*WHAT TO WORK ON*. Beneath this task are records; tally the lines in them that contain "other" and report only the number.

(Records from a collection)
-.-.-
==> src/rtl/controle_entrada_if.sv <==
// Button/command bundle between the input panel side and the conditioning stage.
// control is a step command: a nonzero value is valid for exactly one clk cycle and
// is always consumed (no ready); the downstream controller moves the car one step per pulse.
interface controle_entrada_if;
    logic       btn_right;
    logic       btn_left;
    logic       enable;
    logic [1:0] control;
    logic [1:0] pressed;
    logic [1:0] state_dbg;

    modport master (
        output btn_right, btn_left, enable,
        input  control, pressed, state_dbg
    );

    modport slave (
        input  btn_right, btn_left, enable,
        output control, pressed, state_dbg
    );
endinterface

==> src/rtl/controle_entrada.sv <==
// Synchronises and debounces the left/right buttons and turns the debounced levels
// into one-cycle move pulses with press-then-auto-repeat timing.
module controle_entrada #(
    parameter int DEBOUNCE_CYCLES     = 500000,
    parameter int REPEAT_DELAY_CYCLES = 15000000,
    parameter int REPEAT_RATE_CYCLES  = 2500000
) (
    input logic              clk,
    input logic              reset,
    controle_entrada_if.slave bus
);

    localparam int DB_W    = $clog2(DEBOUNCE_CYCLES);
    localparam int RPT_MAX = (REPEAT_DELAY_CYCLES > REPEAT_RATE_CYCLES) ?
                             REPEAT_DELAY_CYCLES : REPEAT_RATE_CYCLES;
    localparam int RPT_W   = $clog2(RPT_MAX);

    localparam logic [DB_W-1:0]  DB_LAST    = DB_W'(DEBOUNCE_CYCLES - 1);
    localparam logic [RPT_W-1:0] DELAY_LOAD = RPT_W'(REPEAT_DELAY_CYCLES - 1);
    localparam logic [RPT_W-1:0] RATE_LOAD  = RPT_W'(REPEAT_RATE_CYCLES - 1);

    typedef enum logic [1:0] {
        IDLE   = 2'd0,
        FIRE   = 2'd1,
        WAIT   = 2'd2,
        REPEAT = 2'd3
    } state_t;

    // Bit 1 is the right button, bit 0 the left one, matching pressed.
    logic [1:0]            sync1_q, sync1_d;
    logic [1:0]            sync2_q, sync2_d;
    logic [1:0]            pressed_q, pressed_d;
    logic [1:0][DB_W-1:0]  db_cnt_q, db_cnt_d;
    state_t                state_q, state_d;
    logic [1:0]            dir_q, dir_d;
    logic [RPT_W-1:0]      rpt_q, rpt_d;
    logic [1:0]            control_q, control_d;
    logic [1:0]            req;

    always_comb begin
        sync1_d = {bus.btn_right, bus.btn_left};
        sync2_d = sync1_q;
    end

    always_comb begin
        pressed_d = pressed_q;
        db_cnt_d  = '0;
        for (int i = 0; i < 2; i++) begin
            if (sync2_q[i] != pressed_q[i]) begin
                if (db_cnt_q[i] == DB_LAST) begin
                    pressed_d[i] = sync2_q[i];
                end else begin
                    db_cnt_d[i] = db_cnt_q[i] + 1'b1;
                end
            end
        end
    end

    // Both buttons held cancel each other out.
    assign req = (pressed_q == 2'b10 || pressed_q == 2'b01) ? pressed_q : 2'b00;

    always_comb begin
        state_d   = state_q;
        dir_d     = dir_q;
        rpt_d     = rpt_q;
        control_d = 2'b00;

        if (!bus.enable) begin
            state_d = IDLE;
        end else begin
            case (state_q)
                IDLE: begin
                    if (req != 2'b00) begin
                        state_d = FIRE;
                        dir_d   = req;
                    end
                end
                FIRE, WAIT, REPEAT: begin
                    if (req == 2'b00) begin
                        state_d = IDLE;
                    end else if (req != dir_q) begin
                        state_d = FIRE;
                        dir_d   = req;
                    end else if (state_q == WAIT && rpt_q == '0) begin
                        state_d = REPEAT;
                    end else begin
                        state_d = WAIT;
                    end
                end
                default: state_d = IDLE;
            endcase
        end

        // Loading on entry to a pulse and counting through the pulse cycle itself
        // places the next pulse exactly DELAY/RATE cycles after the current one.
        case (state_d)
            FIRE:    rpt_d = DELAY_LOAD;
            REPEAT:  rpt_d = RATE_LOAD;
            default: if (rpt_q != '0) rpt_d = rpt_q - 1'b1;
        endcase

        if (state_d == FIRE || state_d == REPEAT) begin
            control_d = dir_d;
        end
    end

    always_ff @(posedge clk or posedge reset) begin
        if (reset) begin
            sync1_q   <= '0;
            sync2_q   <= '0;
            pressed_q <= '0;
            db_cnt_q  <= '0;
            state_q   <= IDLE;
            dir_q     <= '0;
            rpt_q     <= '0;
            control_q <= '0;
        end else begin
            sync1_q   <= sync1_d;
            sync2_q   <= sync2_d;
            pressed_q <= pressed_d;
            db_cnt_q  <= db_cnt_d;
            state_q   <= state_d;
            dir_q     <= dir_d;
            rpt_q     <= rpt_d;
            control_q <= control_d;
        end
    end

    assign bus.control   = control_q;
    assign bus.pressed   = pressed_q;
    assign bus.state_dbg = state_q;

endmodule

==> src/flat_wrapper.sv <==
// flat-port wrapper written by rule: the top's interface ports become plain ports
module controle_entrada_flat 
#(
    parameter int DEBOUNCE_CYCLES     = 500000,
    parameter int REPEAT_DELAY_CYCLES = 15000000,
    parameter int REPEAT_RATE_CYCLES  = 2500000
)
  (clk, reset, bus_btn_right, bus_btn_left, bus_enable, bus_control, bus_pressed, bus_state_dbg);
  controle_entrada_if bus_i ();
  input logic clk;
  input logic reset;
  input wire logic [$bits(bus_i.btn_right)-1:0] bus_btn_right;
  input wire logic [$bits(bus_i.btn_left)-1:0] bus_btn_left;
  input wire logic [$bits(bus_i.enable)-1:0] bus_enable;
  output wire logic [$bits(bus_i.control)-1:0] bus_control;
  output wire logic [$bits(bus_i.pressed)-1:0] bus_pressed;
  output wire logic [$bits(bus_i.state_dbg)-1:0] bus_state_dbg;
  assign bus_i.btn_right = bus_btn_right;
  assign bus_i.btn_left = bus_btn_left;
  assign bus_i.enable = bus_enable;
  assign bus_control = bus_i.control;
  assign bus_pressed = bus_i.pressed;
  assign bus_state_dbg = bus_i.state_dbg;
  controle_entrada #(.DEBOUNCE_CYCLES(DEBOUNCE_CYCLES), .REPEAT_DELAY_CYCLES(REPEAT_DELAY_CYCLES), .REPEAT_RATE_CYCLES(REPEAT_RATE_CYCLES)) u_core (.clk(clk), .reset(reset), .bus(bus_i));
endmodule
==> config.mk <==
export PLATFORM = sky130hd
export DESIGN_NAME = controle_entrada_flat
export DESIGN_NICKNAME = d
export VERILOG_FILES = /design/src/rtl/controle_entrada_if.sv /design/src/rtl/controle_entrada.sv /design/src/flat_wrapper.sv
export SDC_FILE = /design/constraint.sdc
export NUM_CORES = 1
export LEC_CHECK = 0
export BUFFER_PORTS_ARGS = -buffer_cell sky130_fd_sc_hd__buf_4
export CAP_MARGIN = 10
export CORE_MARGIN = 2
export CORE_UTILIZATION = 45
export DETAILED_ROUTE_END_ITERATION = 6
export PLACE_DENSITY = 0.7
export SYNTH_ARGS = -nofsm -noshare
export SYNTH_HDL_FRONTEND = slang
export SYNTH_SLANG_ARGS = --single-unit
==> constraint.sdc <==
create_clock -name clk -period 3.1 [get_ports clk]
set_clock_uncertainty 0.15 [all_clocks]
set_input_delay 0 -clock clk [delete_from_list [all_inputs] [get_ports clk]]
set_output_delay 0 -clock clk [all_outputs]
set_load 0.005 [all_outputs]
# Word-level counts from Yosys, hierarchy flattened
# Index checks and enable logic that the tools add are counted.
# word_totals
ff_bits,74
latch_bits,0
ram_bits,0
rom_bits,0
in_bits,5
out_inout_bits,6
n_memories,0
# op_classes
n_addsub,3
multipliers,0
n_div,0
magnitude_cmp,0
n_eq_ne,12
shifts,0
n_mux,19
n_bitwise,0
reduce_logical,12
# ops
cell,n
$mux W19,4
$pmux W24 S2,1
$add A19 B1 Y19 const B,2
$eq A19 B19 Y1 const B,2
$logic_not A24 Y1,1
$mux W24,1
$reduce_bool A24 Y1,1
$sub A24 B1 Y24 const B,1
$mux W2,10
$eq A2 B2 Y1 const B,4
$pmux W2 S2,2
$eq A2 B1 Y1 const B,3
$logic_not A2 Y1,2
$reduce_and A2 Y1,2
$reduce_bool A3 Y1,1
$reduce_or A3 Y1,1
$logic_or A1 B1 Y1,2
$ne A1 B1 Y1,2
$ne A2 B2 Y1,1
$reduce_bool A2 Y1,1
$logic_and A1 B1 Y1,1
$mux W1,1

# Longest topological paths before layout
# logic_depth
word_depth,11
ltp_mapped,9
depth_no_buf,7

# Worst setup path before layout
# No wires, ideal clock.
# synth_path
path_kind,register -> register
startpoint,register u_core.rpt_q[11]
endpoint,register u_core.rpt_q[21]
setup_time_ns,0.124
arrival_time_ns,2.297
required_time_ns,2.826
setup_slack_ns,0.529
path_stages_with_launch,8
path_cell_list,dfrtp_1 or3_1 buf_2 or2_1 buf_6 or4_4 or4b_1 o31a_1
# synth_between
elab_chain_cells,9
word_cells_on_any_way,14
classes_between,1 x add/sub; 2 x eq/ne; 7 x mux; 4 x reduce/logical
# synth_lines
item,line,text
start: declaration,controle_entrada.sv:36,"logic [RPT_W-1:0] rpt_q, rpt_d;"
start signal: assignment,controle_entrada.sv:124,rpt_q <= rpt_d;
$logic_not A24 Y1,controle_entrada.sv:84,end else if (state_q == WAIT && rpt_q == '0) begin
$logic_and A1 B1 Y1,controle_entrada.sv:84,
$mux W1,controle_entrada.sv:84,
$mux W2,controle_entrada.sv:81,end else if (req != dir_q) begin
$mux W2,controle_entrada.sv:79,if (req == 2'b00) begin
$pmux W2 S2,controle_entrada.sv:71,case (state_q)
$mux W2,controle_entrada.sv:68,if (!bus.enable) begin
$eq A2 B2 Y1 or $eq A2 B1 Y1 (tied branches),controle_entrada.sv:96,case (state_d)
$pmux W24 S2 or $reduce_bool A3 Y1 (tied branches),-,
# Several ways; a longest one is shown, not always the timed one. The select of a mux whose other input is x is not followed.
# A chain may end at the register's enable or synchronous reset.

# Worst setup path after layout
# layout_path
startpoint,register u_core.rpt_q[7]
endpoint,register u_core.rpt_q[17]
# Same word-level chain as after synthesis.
-.-.-
*FINISHED TASK*. 2